ML-MDLText: A Multilabel Text Categorization Technique with Incremental Learning

Marciele M. Bittencourt, Renato Moraes Silva, Tiago A. Almeida

Published: 2019, Last Modified: 16 Dec 2024BRACIS 2019EveryoneRevisionsBibTeXCC BY-SA 4.0

Abstract: The growing number of textual documents currently available on electronic media and on the Internet imposes real challenges for many applications that demand searching and content analysis. As a consequence, text classification has emerged as a field of great interest in machine learning in the last decade. In many real-world applications, textual documents can naturally be labeled in different categories, and moreover, the value of their features can change over time requiring learning approaches with the ability to adjust their hypothesis in a very efficient way.
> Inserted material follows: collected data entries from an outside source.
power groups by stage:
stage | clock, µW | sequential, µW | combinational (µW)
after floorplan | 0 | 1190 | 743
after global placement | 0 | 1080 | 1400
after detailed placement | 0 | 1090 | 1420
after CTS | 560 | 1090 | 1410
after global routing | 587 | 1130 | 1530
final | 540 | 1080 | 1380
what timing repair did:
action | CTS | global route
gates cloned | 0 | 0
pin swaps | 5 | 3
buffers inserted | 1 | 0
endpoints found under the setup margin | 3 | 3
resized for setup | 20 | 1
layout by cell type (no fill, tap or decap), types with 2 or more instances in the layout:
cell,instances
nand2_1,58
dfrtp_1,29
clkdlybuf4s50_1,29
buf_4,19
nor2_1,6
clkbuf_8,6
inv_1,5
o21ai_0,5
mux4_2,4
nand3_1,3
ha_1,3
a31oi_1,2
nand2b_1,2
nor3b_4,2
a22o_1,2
## src/rtl/instr_fetch_stage_pkg.sv

```systemverilog
// Shared widths, state encodings and entry layout for the instruction fetch stage.
// Optional misaligned-redirect trap is enabled in the top by defining FETCH_MISALIGN_CHECK_EN.
package instr_fetch_stage_pkg;

  localparam int DATA_BUS_BITS  = 64;
  localparam int INSTR_BUS_BITS = 32;

  localparam logic [DATA_BUS_BITS-1:0] DEFAULT_RESET_PC = '0;

  typedef enum logic [1:0] {
    FETCH_RUN   = 2'b00,
    FETCH_DRAIN = 2'b01,
    FETCH_HALT  = 2'b10
  } fetch_state_e;

  typedef struct packed {
    logic [INSTR_BUS_BITS-1:0] instr;
    logic [DATA_BUS_BITS-1:0]  pc;
    logic [DATA_BUS_BITS-1:0]  pc_plus4;
  } fetch_entry_t;

  localparam int FETCH_ENTRY_BITS = $bits(fetch_entry_t);

  // Sequential successor; wraps modulo 2^64.
  function automatic logic [DATA_BUS_BITS-1:0] next_seq_pc(input logic [DATA_BUS_BITS-1:0] pc);
    return pc + DATA_BUS_BITS'(4);
  endfunction

endpackage

```

## src/rtl/instr_fetch_stage_fetch_fifo.sv

```systemverilog
// Small synchronous FIFO with flush; used for the in-flight PC queue and the response buffer.
// Flush wins over push and pop in the same cycle.
module fetch_fifo #(
  parameter int WIDTH = 8,
  parameter int DEPTH = 2
) (
  input  logic                       clk,
  input  logic                       reset_n,
  input  logic                       flush,
  input  logic                       push,
  input  logic [WIDTH-1:0]           push_data,
  input  logic                       pop,
  output logic [WIDTH-1:0]           head_data,
  output logic                       empty,
  output logic [$clog2(DEPTH+1)-1:0] count
);

  localparam int CNT_W = $clog2(DEPTH + 1);
  localparam int PTR_W = (DEPTH > 1) ? $clog2(DEPTH) : 1;

  logic [WIDTH-1:0] mem_q [DEPTH];
  logic [WIDTH-1:0] mem_d [DEPTH];
  logic [PTR_W-1:0] rd_ptr_q, rd_ptr_d;
  logic [PTR_W-1:0] wr_ptr_q, wr_ptr_d;
  logic [CNT_W-1:0] count_q, count_d;
  logic             push_ok;
  logic             pop_ok;

  function automatic logic [PTR_W-1:0] ptr_inc(input logic [PTR_W-1:0] p);
    if (p == PTR_W'(DEPTH - 1)) begin
      return '0;
    end
    return p + PTR_W'(1);
  endfunction

  assign push_ok = push & (count_q != CNT_W'(DEPTH));
  assign pop_ok  = pop & (count_q != '0);

  always_comb begin
    mem_d    = mem_q;
    rd_ptr_d = rd_ptr_q;
    wr_ptr_d = wr_ptr_q;
    count_d  = count_q;
    if (flush) begin
      rd_ptr_d = '0;
      wr_ptr_d = '0;
      count_d  = '0;
    end else begin
      if (push_ok) begin
        mem_d[wr_ptr_q] = push_data;
        wr_ptr_d        = ptr_inc(wr_ptr_q);
      end
      if (pop_ok) begin
        rd_ptr_d = ptr_inc(rd_ptr_q);
      end
      count_d = count_q + CNT_W'(push_ok) - CNT_W'(pop_ok);
    end
  end

  always_ff @(posedge clk or negedge reset_n) begin
    if (!reset_n) begin
      for (int i = 0; i < DEPTH; i++) begin
        mem_q[i] <= '0;
      end
      rd_ptr_q <= '0;
      wr_ptr_q <= '0;
      count_q  <= '0;
    end else begin
      mem_q    <= mem_d;
      rd_ptr_q <= rd_ptr_d;
      wr_ptr_q <= wr_ptr_d;
      count_q  <= count_d;
    end
  end

  assign head_data = mem_q[rd_ptr_q];
  assign empty     = (count_q == '0);
  assign count     = count_q;

endmodule

```

## src/rtl/instr_fetch_stage.sv

```systemverilog
// IF stage: owns the PC, issues in-order imem fetches under a credit limit, buffers responses for IF/ID,
// and drains stale responses after a redirect. FETCH_MISALIGN_CHECK_EN adds a HALT trap on misaligned targets.
module instr_fetch_stage
  import instr_fetch_stage_pkg::*;
#(
  parameter logic [DATA_BUS_BITS-1:0] RESET_PC   = DEFAULT_RESET_PC,
  parameter int                       FIFO_DEPTH = 2
) (
  input  logic                      clk,
  input  logic                      reset_n,
  output logic                      imem_req,
  output logic [DATA_BUS_BITS-1:0]  imem_addr,
  input  logic                      imem_gnt,
  input  logic                      imem_rvalid,
  input  logic [INSTR_BUS_BITS-1:0] imem_rdata,
  input  logic                      redirect_valid,
  input  logic [DATA_BUS_BITS-1:0]  redirect_pc,
  input  logic                      id_ready,
  output logic                      if_valid,
  output logic [INSTR_BUS_BITS-1:0] instr_out,
  output logic [DATA_BUS_BITS-1:0]  PC_out,
  output logic [DATA_BUS_BITS-1:0]  PCPlus4_out,
  output logic                      fetch_misaligned
);

  localparam int CNT_W = $clog2(FIFO_DEPTH + 1);

  fetch_state_e              state_q, state_d;
  logic [DATA_BUS_BITS-1:0]  pc_q, pc_d;
  logic [CNT_W-1:0]          drop_cnt_q, drop_cnt_d;

  logic [CNT_W-1:0]          inflight_cnt;
  logic [CNT_W-1:0]          rsp_cnt;
  logic                      inflight_empty;
  logic                      rsp_empty;
  logic [DATA_BUS_BITS-1:0]  inflight_pc;
  fetch_entry_t              rsp_head;
  fetch_entry_t              rsp_push_entry;

  logic [CNT_W-1:0]          outstanding;
  logic [CNT_W:0]            credits_used;
  logic                      credit_ok;
  logic                      fetch_hs;
  logic                      rsp_accept;
  logic                      rvalid_live;
  logic                      out_pop;
  logic [DATA_BUS_BITS-1:0]  redirect_target;
  logic                      redirect_misaligned;

`ifdef FETCH_MISALIGN_CHECK_EN
  logic fetch_misaligned_q, fetch_misaligned_d;

  assign redirect_target     = redirect_pc;
  assign redirect_misaligned = (redirect_pc[1:0] != 2'b00);
`else
  logic unused_redirect_lsbs;

  assign redirect_target      = {redirect_pc[DATA_BUS_BITS-1:2], 2'b00};
  assign redirect_misaligned  = 1'b0;
  assign unused_redirect_lsbs = ^redirect_pc[1:0];
`endif

  // Only one of the two terms is ever nonzero: the PC queue is empty outside RUN, drop_cnt is zero in RUN.
  assign outstanding = inflight_cnt + drop_cnt_q;
  assign rvalid_live = imem_rvalid & (outstanding != '0);
  assign out_pop     = if_valid & id_ready;

  // A head leaving this cycle frees its slot immediately, which keeps a 1-cycle memory streaming without bubbles.
  assign credits_used = {1'b0, inflight_cnt} + {1'b0, rsp_cnt} - (CNT_W + 1)'(out_pop);
  assign credit_ok    = credits_used < (CNT_W + 1)'(FIFO_DEPTH);

  assign imem_req   = reset_n & (state_q == FETCH_RUN) & ~redirect_valid & credit_ok;
  assign imem_addr  = pc_q;
  assign fetch_hs   = imem_req & imem_gnt;
  assign rsp_accept = (state_q == FETCH_RUN) & ~redirect_valid & imem_rvalid & ~inflight_empty;

  assign rsp_push_entry = '{instr: imem_rdata, pc: inflight_pc, pc_plus4: next_seq_pc(inflight_pc)};

  always_comb begin
    state_d    = state_q;
    drop_cnt_d = drop_cnt_q;
    pc_d       = pc_q;
    if (redirect_valid) begin
      pc_d       = redirect_target;
      drop_cnt_d = outstanding - CNT_W'(rvalid_live);
      if (redirect_misaligned) begin
        state_d = FETCH_HALT;
      end else if (drop_cnt_d != '0) begin
        state_d = FETCH_DRAIN;
      end else begin
        state_d = FETCH_RUN;
      end
    end else begin
      if (fetch_hs) begin
        pc_d = next_seq_pc(pc_q);
      end
      case (state_q)
        FETCH_RUN: begin
        end
        FETCH_DRAIN: begin
          if (rvalid_live) begin
            drop_cnt_d = drop_cnt_q - CNT_W'(1);
            if (drop_cnt_q == CNT_W'(1)) begin
              state_d = FETCH_RUN;
            end
          end
        end
`ifdef FETCH_MISALIGN_CHECK_EN
        FETCH_HALT: begin
          if (rvalid_live) begin
            drop_cnt_d = drop_cnt_q - CNT_W'(1);
          end
        end
`endif
        default: begin
          state_d = FETCH_RUN;
        end
      endcase
    end
  end

  always_ff @(posedge clk or negedge reset_n) begin
    if (!reset_n) begin
      state_q    <= FETCH_RUN;
      pc_q       <= RESET_PC;
      drop_cnt_q <= '0;
    end else begin
      state_q    <= state_d;
      pc_q       <= pc_d;
      drop_cnt_q <= drop_cnt_d;
    end
  end

`ifdef FETCH_MISALIGN_CHECK_EN
  always_comb begin
    fetch_misaligned_d = fetch_misaligned_q;
    if (redirect_valid) begin
      fetch_misaligned_d = redirect_misaligned;
    end
  end

  always_ff @(posedge clk or negedge reset_n) begin
    if (!reset_n) begin
      fetch_misaligned_q <= 1'b0;
    end else begin
      fetch_misaligned_q <= fetch_misaligned_d;
    end
  end

  assign fetch_misaligned = fetch_misaligned_q;
`else
  assign fetch_misaligned = 1'b0;
`endif

  fetch_fifo #(
    .WIDTH (DATA_BUS_BITS),
    .DEPTH (FIFO_DEPTH)
  ) u_inflight_q (
    .clk       (clk),
    .reset_n   (reset_n),
    .flush     (redirect_valid),
    .push      (fetch_hs),
    .push_data (pc_q),
    .pop       (rsp_accept),
    .head_data (inflight_pc),
    .empty     (inflight_empty),
    .count     (inflight_cnt)
  );

  fetch_fifo #(
    .WIDTH (FETCH_ENTRY_BITS),
    .DEPTH (FIFO_DEPTH)
  ) u_rsp_buf (
    .clk       (clk),
    .reset_n   (reset_n),
    .flush     (redirect_valid),
    .push      (rsp_accept),
    .push_data (rsp_push_entry),
    .pop       (out_pop),
    .head_data (rsp_head),
    .empty     (rsp_empty),
    .count     (rsp_cnt)
  );

  // The buffer head keeps stale data after a pop, so the payload is forced to zero when empty.
  assign if_valid    = ~rsp_empty & ~redirect_valid;
  assign instr_out   = rsp_empty ? '0 : rsp_head.instr;
  assign PC_out      = rsp_empty ? '0 : rsp_head.pc;
  assign PCPlus4_out = rsp_empty ? '0 : rsp_head.pc_plus4;

endmodule

```

## config.mk

```make
export PLATFORM = sky130hd
export DESIGN_NAME = instr_fetch_stage
export DESIGN_NICKNAME = d
export VERILOG_FILES = /design/src/rtl/instr_fetch_stage_pkg.sv /design/src/rtl/instr_fetch_stage_fetch_fifo.sv /design/src/rtl/instr_fetch_stage.sv
export SDC_FILE = /design/constraint.sdc
export NUM_CORES = 1
export LEC_CHECK = 0
export CAP_MARGIN = 20
export CORE_ASPECT_RATIO = 0.9
export CORE_MARGIN = 2
export CORE_UTILIZATION = 59
export CTS_CLUSTER_SIZE = 16
export DETAILED_ROUTE_END_ITERATION = 12
export PLACE_DENSITY = 0.84
export SYNTH_ARGS = -nofsm -noshare
export SYNTH_HDL_FRONTEND = slang
export SYNTH_HIERARCHICAL = 1
export SYNTH_SLANG_ARGS = --single-unit
```

## constraint.sdc

```tcl
create_clock -name clk -period 12.2 [get_ports clk]
set_clock_uncertainty 0.05 [all_clocks]
set_input_delay 1.83 -clock clk [delete_from_list [all_inputs] [get_ports clk]]
set_output_delay 1.83 -clock clk [all_outputs]
set_load 0.01 [all_outputs]
```

# ---- After elaboration in Yosys (flattened, before gate mapping)
# Index checks and enable logic that the tools add are counted.
dict set report totals {
  reg_bits 524
  input_bits 102
  output_inout_bits 227
}
dict set report classes {
  addsub 15
  order_cmp 7
  eq_ne 7
  n_mux 55
  bitwise_logic 21
  reduce_logical 20
}
# operator count
set op_table {}
lappend op_table {{160-bit 2-to-1 mux} 4}
lappend op_table {{64-bit 2-to-1 mux} 8}
lappend op_table {{320-bit bitwise mux} 1}
lappend op_table {{160-bit demux with 1-bit select} 1}
lappend op_table {{64-bit by 3-bit adder with 64-bit output, second input constant} 2}
lappend op_table {{128-bit bitwise mux} 1}
lappend op_table {{64-bit demux with 1-bit select} 1}
lappend op_table {{32-bit 2-to-1 mux} 1}
lappend op_table {{1-bit 2-to-1 mux} 29}
lappend op_table {{2-bit nonzero test} 11}
lappend op_table {{2-bit 2-to-1 mux} 8}
lappend op_table {{1-bit AND} 14}
lappend op_table {{2-bit >= comparator, second input constant} 4}
lappend op_table {{1-bit NOT with 2-bit output} 4}
lappend op_table {{2-bit zero test} 3}
lappend op_table {{2-bit inequality test, second input constant} 3}
lappend op_table {{3-bit inequality test, second input constant} 2}
lappend op_table {{2-bit AND reduction} 3}
lappend op_table {{2-bit by 1-bit subtractor with 2-bit output} 3}
lappend op_table {{1-bit adder, second input constant} 4}
lappend op_table {{2-bit by 1-bit adder with 2-bit output} 2}
lappend op_table {{2-bit by 1-bit equality test with 1-bit output, second input constant} 2}
lappend op_table {{2-bit by 1-bit < comparator with 1-bit output, second input constant} 2}
lappend op_table {{2-bit one-hot mux with 2 select lines} 1}
lappend op_table {{8 further kinds} 11}

# ---- Depth between registers and ports, before layout
dict set report logic_depth {
  depth_word 14
  depth_mapped 19
  depth_no_buf 15
}

# ---- Hierarchy
# Netlist, hierarchy kept.
# module n_inst cells_per_inst area_each_um2 seq_area_each_um2
set by_module_without_submodules {}
lappend by_module_without_submodules {{fetch_fifo at u_rsp_buf} 1 877 13933.4 8107.8}
lappend by_module_without_submodules {instr_fetch_stage 1 866 6565.0 1626.6}
lappend by_module_without_submodules {{fetch_fifo at u_inflight_q} 1 364 5934.4 3303.2}

# ---- Worst setup path before layout
# OpenSTA, ideal clock, no wires.
dict set report synth_timing {
  path_kind {input to register}
  start {input port redirect_valid}
  end {register u_inflight_q/mem_q[100] (netlist name)}
  setup_ps 125
  arrival_time_ps 5566
  required_time_ps 12025
  setup_slack_ps 6459
  stages 15
  path_buffers 4
  path_cell_list {clkbuf_1 nor2_1 and2_1 ha_1 nand2b_1 fa_1 nor4bb_1 nand3_1 clkbuf_1 inv_1 buf_1 inv_1 nor4_4 buf_6 mux2_4}
}
dict set report synth_via {
  elab_chain_cells 9
  word_cells_on_any_way 10
  cone_classes {add/sub: 1; order compare: 1; bitwise: 7; reduce/logical: 1}
}
# element line
set synth_rtl {}
lappend synth_rtl {{from (decl)} instr_fetch_stage.sv:16} ;# input logic redirect_valid,
lappend synth_rtl {{1-bit NOT (no line)} --}
lappend synth_rtl {{1-bit AND} instr_fetch_stage.sv:186} ;# assign if_valid = ~rsp_empty & ~redirect_valid;
lappend synth_rtl {{net if_valid} instr_fetch_stage.sv:19} ;# output logic if_valid,
lappend synth_rtl {{1-bit AND} instr_fetch_stage.sv:66} ;# assign out_pop = if_valid & id_ready;
lappend synth_rtl {{net out_pop} instr_fetch_stage.sv:46} ;# logic out_pop;
lappend synth_rtl {{3-bit by 1-bit subtractor with 3-bit output} instr_fetch_stage.sv:69} ;# assign credits_used = {1'b0, inflight_cnt} + {1'b0, rsp_cnt} - (CNT_W + 1)'(out_pop);
lappend synth_rtl {{3-bit by 2-bit < comparator with 1-bit output} instr_fetch_stage.sv:70} ;# assign credit_ok = credits_used < (CNT_W + 1)'(FIFO_DEPTH);
lappend synth_rtl {{1-bit AND} instr_fetch_stage.sv:72} ;# assign imem_req = reset_n & (state_q == FETCH_RUN) & ~redirect_valid & credit_ok;
lappend synth_rtl {{1-bit AND} instr_fetch_stage.sv:74} ;# assign fetch_hs = imem_req & imem_gnt;
lappend synth_rtl {{net fetch_hs} instr_fetch_stage.sv:43} ;# logic fetch_hs;
lappend synth_rtl {{1-bit AND} instr_fetch_stage_fetch_fifo.sv:36} ;# assign push_ok = push & (count_q != CNT_W'(DEPTH));
lappend synth_rtl {{2-bit AND reduction (no line)} --}
lappend synth_rtl {{to (signal assigned)} instr_fetch_stage_fetch_fifo.sv:69} ;# mem_q <= mem_d;
lappend synth_rtl {{to (decl)} instr_fetch_stage_fetch_fifo.sv:21} ;# logic [WIDTH-1:0] mem_q [DEPTH];
# The timed path passes the listed nets, and every way through them passes these cells.
# A chain may end at the register's enable or synchronous reset.

# ---- Worst setup path after layout
dict set report layout_timing {
  start {input port redirect_valid}
  end {register u_inflight_q/mem_q[120] (netlist name)}
}
dict set report layout_via {
  elab_chain_cells 9
  word_cells_on_any_way 10
  cone_classes {add/sub: 1; order compare: 1; bitwise: 7; reduce/logical: 1}
}
# element line
set layout_rtl {}
lappend layout_rtl {{1-bit NOT (no line)} --}
lappend layout_rtl {{1-bit AND} instr_fetch_stage.sv:186}
lappend layout_rtl {{1-bit AND} instr_fetch_stage.sv:66}
lappend layout_rtl {{net out_pop} instr_fetch_stage.sv:46}
lappend layout_rtl {{3-bit by 1-bit subtractor with 3-bit output} instr_fetch_stage.sv:69}
lappend layout_rtl {{3-bit by 2-bit < comparator with 1-bit output} instr_fetch_stage.sv:70}
lappend layout_rtl {{1-bit AND} instr_fetch_stage.sv:72}
lappend layout_rtl {{1-bit AND} instr_fetch_stage.sv:74}
lappend layout_rtl {{1-bit AND} instr_fetch_stage_fetch_fifo.sv:36}
lappend layout_rtl {{2-bit AND reduction (no line)} --}
# The timed path passes the listed nets, and every way through them passes these cells.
Therefore, online learning and multilabel classification are in the spotlight nowadays, since very few currently available approaches are able to handle such problems simultaneously without requiring problem transformation. In this study, we propose a new multilabel text classification method based on the minimum description length principle that can be applied to real-world, dynamic, and large-scale problems because it does not require transformation of the classification problem and naturally supports online learning. We evaluated the performance of the proposed method in three online learning scenarios using 15 benchmark datasets. The results indicate that the proposed method is very competitive with the established techniques.